クッパの“妻”という謎のキャストを演じたフィオナ・ショウ氏は、もしかしたら「ハリーポッター」シリーズでポッターに嫌味を吐く伯母役と言った方がピンとくる人も多いかもしれない。
このように、それぞれのキャストは実写映画に出演して以降もキャリアを積んでいる。
実写映画版「マリオ」には非公式の続編Webコミックも
では『スーパーマリオ 魔界帝国の女神』そのものはどうなっているか? 実は映画版の設定を生かした続編が非公認でオンラインコミック化されており、デイジーが銃を乱射したりと原作のケレン味を活かした作風が魅力となっている。

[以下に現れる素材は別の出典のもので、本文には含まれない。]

$ cat config.mk
export PLATFORM = sky130hd
export DESIGN_NAME = multi_button_debounce_long_press
export DESIGN_NICKNAME = d
export VERILOG_FILES = /design/src/hw/rtl/mbdlp_pkg.sv /design/src/hw/rtl/mbdlp_lane.sv /design/src/hw/rtl/mbdlp_merge.sv /design/src/hw/rtl/multi_button_debounce_long_press.sv
export SDC_FILE = /design/constraint.sdc
export NUM_CORES = 1
export LEC_CHECK = 0
export BUFFER_PORTS_ARGS = -buffer_cell sky130_fd_sc_hd__buf_4
export CORE_MARGIN = 2
export CORE_UTILIZATION = 31
export DETAILED_ROUTE_END_ITERATION = 12
export SYNTH_ARGS = -nofsm -noshare
export SYNTH_HDL_FRONTEND = slang
export SYNTH_SLANG_ARGS = --single-unit
$ cat constraint.sdc
create_clock -name clk -period 4.9 [get_ports clk]
set_input_delay 0.49 -clock clk [delete_from_list [all_inputs] [get_ports clk]]
set_output_delay 0.49 -clock clk [all_outputs]
set_load 0.05 [all_outputs]
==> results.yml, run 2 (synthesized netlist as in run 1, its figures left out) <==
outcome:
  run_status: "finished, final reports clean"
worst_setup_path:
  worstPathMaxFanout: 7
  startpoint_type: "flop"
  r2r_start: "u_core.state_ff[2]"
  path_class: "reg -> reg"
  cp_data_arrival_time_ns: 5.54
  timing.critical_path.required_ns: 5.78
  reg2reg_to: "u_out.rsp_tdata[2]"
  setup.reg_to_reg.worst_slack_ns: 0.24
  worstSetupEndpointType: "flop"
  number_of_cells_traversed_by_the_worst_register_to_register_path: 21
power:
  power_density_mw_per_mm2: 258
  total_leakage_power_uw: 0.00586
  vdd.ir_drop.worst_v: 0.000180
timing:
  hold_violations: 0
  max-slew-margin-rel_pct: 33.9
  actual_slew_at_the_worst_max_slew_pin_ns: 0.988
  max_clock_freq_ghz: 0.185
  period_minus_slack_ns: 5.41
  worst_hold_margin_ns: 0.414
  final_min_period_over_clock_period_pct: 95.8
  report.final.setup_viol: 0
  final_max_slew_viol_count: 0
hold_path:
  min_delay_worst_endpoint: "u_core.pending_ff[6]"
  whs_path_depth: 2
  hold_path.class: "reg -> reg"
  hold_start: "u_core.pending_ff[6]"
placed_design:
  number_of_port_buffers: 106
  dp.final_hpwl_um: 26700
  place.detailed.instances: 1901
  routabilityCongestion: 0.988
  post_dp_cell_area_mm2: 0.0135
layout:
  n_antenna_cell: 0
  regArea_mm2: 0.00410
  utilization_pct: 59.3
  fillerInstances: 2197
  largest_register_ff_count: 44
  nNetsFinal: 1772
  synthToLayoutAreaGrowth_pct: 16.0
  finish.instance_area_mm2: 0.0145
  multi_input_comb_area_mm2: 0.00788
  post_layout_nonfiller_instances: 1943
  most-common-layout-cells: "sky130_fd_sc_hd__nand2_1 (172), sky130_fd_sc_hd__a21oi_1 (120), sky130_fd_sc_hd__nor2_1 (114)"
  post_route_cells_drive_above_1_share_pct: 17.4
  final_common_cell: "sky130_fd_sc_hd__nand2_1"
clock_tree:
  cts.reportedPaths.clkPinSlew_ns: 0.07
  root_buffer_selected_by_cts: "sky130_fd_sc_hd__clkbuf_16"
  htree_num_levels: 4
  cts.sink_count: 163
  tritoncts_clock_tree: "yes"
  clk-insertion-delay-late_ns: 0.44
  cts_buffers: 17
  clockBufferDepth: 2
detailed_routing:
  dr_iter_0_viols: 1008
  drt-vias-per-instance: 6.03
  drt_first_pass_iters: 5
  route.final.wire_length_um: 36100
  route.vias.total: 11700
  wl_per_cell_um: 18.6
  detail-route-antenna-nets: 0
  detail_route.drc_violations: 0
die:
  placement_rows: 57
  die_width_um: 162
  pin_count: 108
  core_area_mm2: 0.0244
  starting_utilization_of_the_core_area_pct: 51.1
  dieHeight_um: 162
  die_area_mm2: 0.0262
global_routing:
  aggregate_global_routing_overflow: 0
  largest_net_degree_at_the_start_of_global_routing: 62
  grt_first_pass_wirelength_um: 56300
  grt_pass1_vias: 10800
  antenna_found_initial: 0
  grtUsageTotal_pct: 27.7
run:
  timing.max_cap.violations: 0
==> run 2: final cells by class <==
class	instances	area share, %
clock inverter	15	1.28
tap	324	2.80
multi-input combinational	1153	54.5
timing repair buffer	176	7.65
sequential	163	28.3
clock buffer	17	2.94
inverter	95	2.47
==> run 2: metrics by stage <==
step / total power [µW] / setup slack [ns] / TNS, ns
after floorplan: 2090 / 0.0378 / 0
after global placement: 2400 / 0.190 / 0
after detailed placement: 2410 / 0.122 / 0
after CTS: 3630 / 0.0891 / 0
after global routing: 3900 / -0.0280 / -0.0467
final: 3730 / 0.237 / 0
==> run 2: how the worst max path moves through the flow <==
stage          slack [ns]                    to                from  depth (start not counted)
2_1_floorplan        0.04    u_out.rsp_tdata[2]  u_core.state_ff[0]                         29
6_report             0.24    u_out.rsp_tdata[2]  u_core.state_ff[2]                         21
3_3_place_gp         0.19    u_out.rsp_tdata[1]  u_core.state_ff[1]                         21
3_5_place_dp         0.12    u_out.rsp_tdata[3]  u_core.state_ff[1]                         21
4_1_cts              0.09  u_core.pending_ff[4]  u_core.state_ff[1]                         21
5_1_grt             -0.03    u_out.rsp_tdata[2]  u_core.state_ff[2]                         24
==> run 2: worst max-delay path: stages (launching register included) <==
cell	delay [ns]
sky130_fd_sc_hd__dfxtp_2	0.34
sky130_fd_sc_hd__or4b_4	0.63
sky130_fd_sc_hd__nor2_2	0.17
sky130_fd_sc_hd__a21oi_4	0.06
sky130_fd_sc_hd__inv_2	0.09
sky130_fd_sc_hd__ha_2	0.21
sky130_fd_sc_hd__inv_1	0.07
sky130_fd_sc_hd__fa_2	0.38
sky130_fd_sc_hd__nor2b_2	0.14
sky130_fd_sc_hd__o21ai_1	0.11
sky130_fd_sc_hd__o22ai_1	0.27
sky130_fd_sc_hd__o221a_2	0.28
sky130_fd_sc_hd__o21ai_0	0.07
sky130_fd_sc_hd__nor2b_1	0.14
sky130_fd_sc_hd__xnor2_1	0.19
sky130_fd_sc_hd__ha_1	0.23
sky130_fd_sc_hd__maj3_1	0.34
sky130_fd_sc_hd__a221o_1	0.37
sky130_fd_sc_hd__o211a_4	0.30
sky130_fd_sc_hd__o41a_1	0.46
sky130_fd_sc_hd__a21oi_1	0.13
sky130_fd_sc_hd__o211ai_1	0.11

これは2013年、ロサンゼルスで開催されたファンによる実写映画の20周年記念上映会の際に発表されたもの。けっして任天堂などは関わっておらずオフィシャルなものではないが、映画版の脚本家の一人パーカー・ベネット氏が、続編のプロットとして考えていた構想を元に描いている。
実写映画版は、あきらかに続編を示唆するクリフハンガーで終わっているにも関わらず、興行的な失敗により続編を制作することは不可能になったと見られている。ゆえにこのコミック版は、宙に浮いてしまった正当な幻の“後編”なのである。
ただ、扉絵を見た瞬間に、その『スーパーマリオブラザーズ』とはまったく異なる作風から、「映画の続編がなくて良かったのかもしれない」と思う読者も多いかもしれない。同作品は2015年から更新がなく、未完。
なんにせよ、関わった俳優たちだけではなく、『スーパーマリオ 魔界帝国の女神』という単体の作品そのものがファンのカルト的人気に支えられて今なお息づいている。
「マリオ」の映画化は嬉しいニュースである反面、多くの人にモヤモヤとした気持ちを去来させるニュースであるのも確かだ。任天堂のキャラクターが多くの人を笑顔にさせるポテンシャルを持つのは間違いなく、今後の動きに注目したい。
なお、「マリオ」の映画というとどうしても『魔界帝国』を想起するが、1986年にはアニメ映画『スーパーマリオブラザーズ ピーチ姫救出大作戦!』なども公開されており、過去に映画化は幾度かおこなわれてきた。
同作との同時上映作品である『スーパーマリオブラザース2 完全攻略法』は、マリオの声はアムロ・レイで知られる古谷徹氏、クッパ役は和田アキ子氏が演じた。クッパというキャラクターのキャスティングは、とにかく大物をあてるというのは、どうもマリオ界の常識のようである。